When we use the summary_frame method on prediction results, it returns a DataFrame with several columns. Here’s a breakdown of what they mean:

  • Prediction (mean): This is the predicted value for each observation based on the model. It’s essentially the point prediction (ŷ) for the corresponding input.

  • Standard Error (mean_se): This stands for the standard error of the predicted mean. It measures the uncertainty associated with the predicted value due to sampling variability. A smaller mean_se indicates higher confidence in the predicted mean.

  • Confidence Interval (mean_ci_lower and mean_ci_upper): Represents the range in which the true mean prediction is likely to lie. For predicting the average value (e.g. “the average apple weight is between 140 and 160 grams”).
  • Prediction Interval (obs_ci_lower and obs_ci_upper): Represents the range in which an individual new observation is likely to lie. For predicting the range where individual values could fall (e.g. “an individual apple might weigh between 120 and 180 grams”).

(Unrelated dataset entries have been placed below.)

$ cat src/rtl/icache.sv
// Direct-mapped, read-only instruction cache: same-cycle hit path, whole-block refill on a miss.
// Holds 2**INDEX_W blocks of four 32-bit words, tagged by PC[ADDR_W-1:INDEX_W+4].
module icache #(
  parameter int ADDR_W  = 10,
  parameter int INDEX_W = 3
) (
  input  logic                CLK,
  input  logic                RESET,
  input  logic [31:0]         PC,
  output logic [31:0]         INSTRUCTION,
  output logic                BUSYWAIT,
  output logic                MEM_READ,
  output logic [ADDR_W-5:0]   MEM_ADDRESS,
  input  logic [127:0]        MEM_READDATA,
  input  logic                MEM_BUSYWAIT
);

  localparam int TAG_W = ADDR_W - INDEX_W - 4;
  localparam int NBLK  = 1 << INDEX_W;

  typedef enum logic [1:0] {
    IDLE   = 2'd0,
    FETCH  = 2'd1,
    UPDATE = 2'd2
  } state_t;

  state_t              state_r;
  logic [NBLK-1:0]     valid_r;
  logic [TAG_W-1:0]    tag_r  [NBLK];
  logic [127:0]        data_r [NBLK];
  logic [ADDR_W-5:0]   req_addr_r;
  logic [127:0]        line_buf_r;

  logic [TAG_W-1:0]    pc_tag_s;
  logic [INDEX_W-1:0]  pc_idx_s;
  logic [1:0]          pc_off_s;
  logic [INDEX_W-1:0]  req_idx_s;
  logic [TAG_W-1:0]    req_tag_s;
  logic                hit_s;
  logic                busy_s;
  logic                rd_s;
  logic                unused_pc_s;

  assign pc_tag_s    = PC[ADDR_W-1:INDEX_W+4];
  assign pc_idx_s    = PC[INDEX_W+3:4];
  assign pc_off_s    = PC[3:2];
  assign req_idx_s   = req_addr_r[INDEX_W-1:0];
  assign req_tag_s   = req_addr_r[ADDR_W-5:INDEX_W];
  assign unused_pc_s = ^{PC[31:ADDR_W], PC[1:0]};

  assign hit_s       = valid_r[pc_idx_s] && (tag_r[pc_idx_s] == pc_tag_s);
  assign INSTRUCTION = data_r[pc_idx_s][{pc_off_s, 5'd0} +: 32];
  assign BUSYWAIT    = busy_s;
  assign MEM_READ    = rd_s;
  // The request address is held after the fill; it is only meaningful while MEM_READ is high.
  assign MEM_ADDRESS = req_addr_r;

  // Stall and memory-request decode; reset forces both low so the cpu is never held in reset.
  always_comb begin
    busy_s = 1'b0;
    rd_s   = 1'b0;
    if (RESET) begin
      busy_s = 1'b0;
      rd_s   = 1'b0;
    end else begin
      case (state_r)
        IDLE: begin
          busy_s = ~hit_s;
          rd_s   = 1'b0;
        end
        FETCH: begin
          busy_s = 1'b1;
          rd_s   = 1'b1;
        end
        UPDATE: begin
          busy_s = 1'b1;
          rd_s   = 1'b0;
        end
        default: begin
          busy_s = 1'b0;
          rd_s   = 1'b0;
        end
      endcase
    end
  end

  // Miss-handling controller: latch the missing block, wait for memory, then install it.
  always_ff @(posedge CLK) begin
    if (RESET) begin
      state_r    <= IDLE;
      valid_r    <= '0;
      req_addr_r <= '0;
      line_buf_r <= '0;
    end else begin
      case (state_r)
        IDLE: begin
          if (!hit_s) begin
            req_addr_r <= {pc_tag_s, pc_idx_s};
            state_r    <= FETCH;
          end
        end
        FETCH: begin
          if (!MEM_BUSYWAIT) begin
            line_buf_r <= MEM_READDATA;
            state_r    <= UPDATE;
          end
        end
        UPDATE: begin
          valid_r[req_idx_s] <= 1'b1;
          state_r            <= IDLE;
        end
        default: begin
          state_r <= IDLE;
        end
      endcase
    end
  end

  // Tag and data storage need no reset; a block is only trusted once its valid bit is set.
  always_ff @(posedge CLK) begin
    if (!RESET && (state_r == UPDATE)) begin
      data_r[req_idx_s] <= line_buf_r;
      tag_r[req_idx_s]  <= req_tag_s;
    end
  end

endmodule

Merging the actual values in, so we can compare predicted values vs actual values:

# reconstruct test set:
test_set = df.loc[x_test.index].copy()

# merge in prediction results:
test_set = test_set.merge(preds_df, how="inner",
                         left_index=True, right_index=True
)
test_set.rename(columns={"mean":"Prediction", "mean_se": "Standard Error",
                        "mean_ci_upper": "CI Upper", "mean_ci_lower": "CI Lower",
                        "obs_ci_upper": "PI Upper", "obs_ci_lower": "PI Lower",
                        }, inplace=True
)
test_set["My Error"] = test_set["Grade"] - test_set["Prediction"]
test_set

Visualizing the predictions:

import plotly.express as px

chart_df = test_set.copy()

# Create the plot
fig = px.scatter(chart_df, x="StudyHours", y="Grade", height=350,
                 title="True vs Predicted Grade (with Pred Interval and Confidence Interval)"
                 )

fig.add_scatter(x=chart_df["StudyHours"], y=chart_df['Prediction'],
                mode='lines+markers',
                name='Prediction (with PI)',
                marker=dict(color='mediumpurple'), #size=10, symbol="x"
                error_y=dict(type='data', symmetric=False,
                             array=chart_df['PI Upper'],
                             arrayminus=chart_df['PI Lower']),
                legendrank=1)

fig.add_scatter(x=chart_df["StudyHours"], y=chart_df['Prediction'],
                mode='lines+markers',
                name='Prediction (with CI)',
                marker=dict(color='lightblue',# size=10, #symbol="x"
                ),
                error_y=dict(type='data', symmetric=False,
                             array=chart_df['CI Upper'],
                             arrayminus=chart_df['CI Lower']),
                legendrank=1)

# Now add the scatter for the true values again, placing this plot behind
# (hack to get the actual values in front)
fig.add_scatter(x=chart_df["StudyHours"], y=chart_df['Grade'],
                mode='markers',
                name='True Value',
                marker=dict(color='blue', size=10, symbol="x"),
                legendrank=2)

fig.show()

Evaluating the model using our evaluation metrics from sklearn:

from sklearn.metrics import r2_score, mean_squared_error, mean_absolute_error

y_pred = test_set["Prediction"]

r2 = r2_score(y_test, y_pred)
print("R^2:", round(r2, 3))

mae = mean_absolute_error(y_test, y_pred)
print("MAE:", round(mae, 3))

mse = mean_squared_error(y_test, y_pred)
print("MSE:", round(mse,3))

rmse = mse ** .5
print("RMSE:", rmse.round(3))

We see the same results on the test set that we did with the sklearn regression implementation.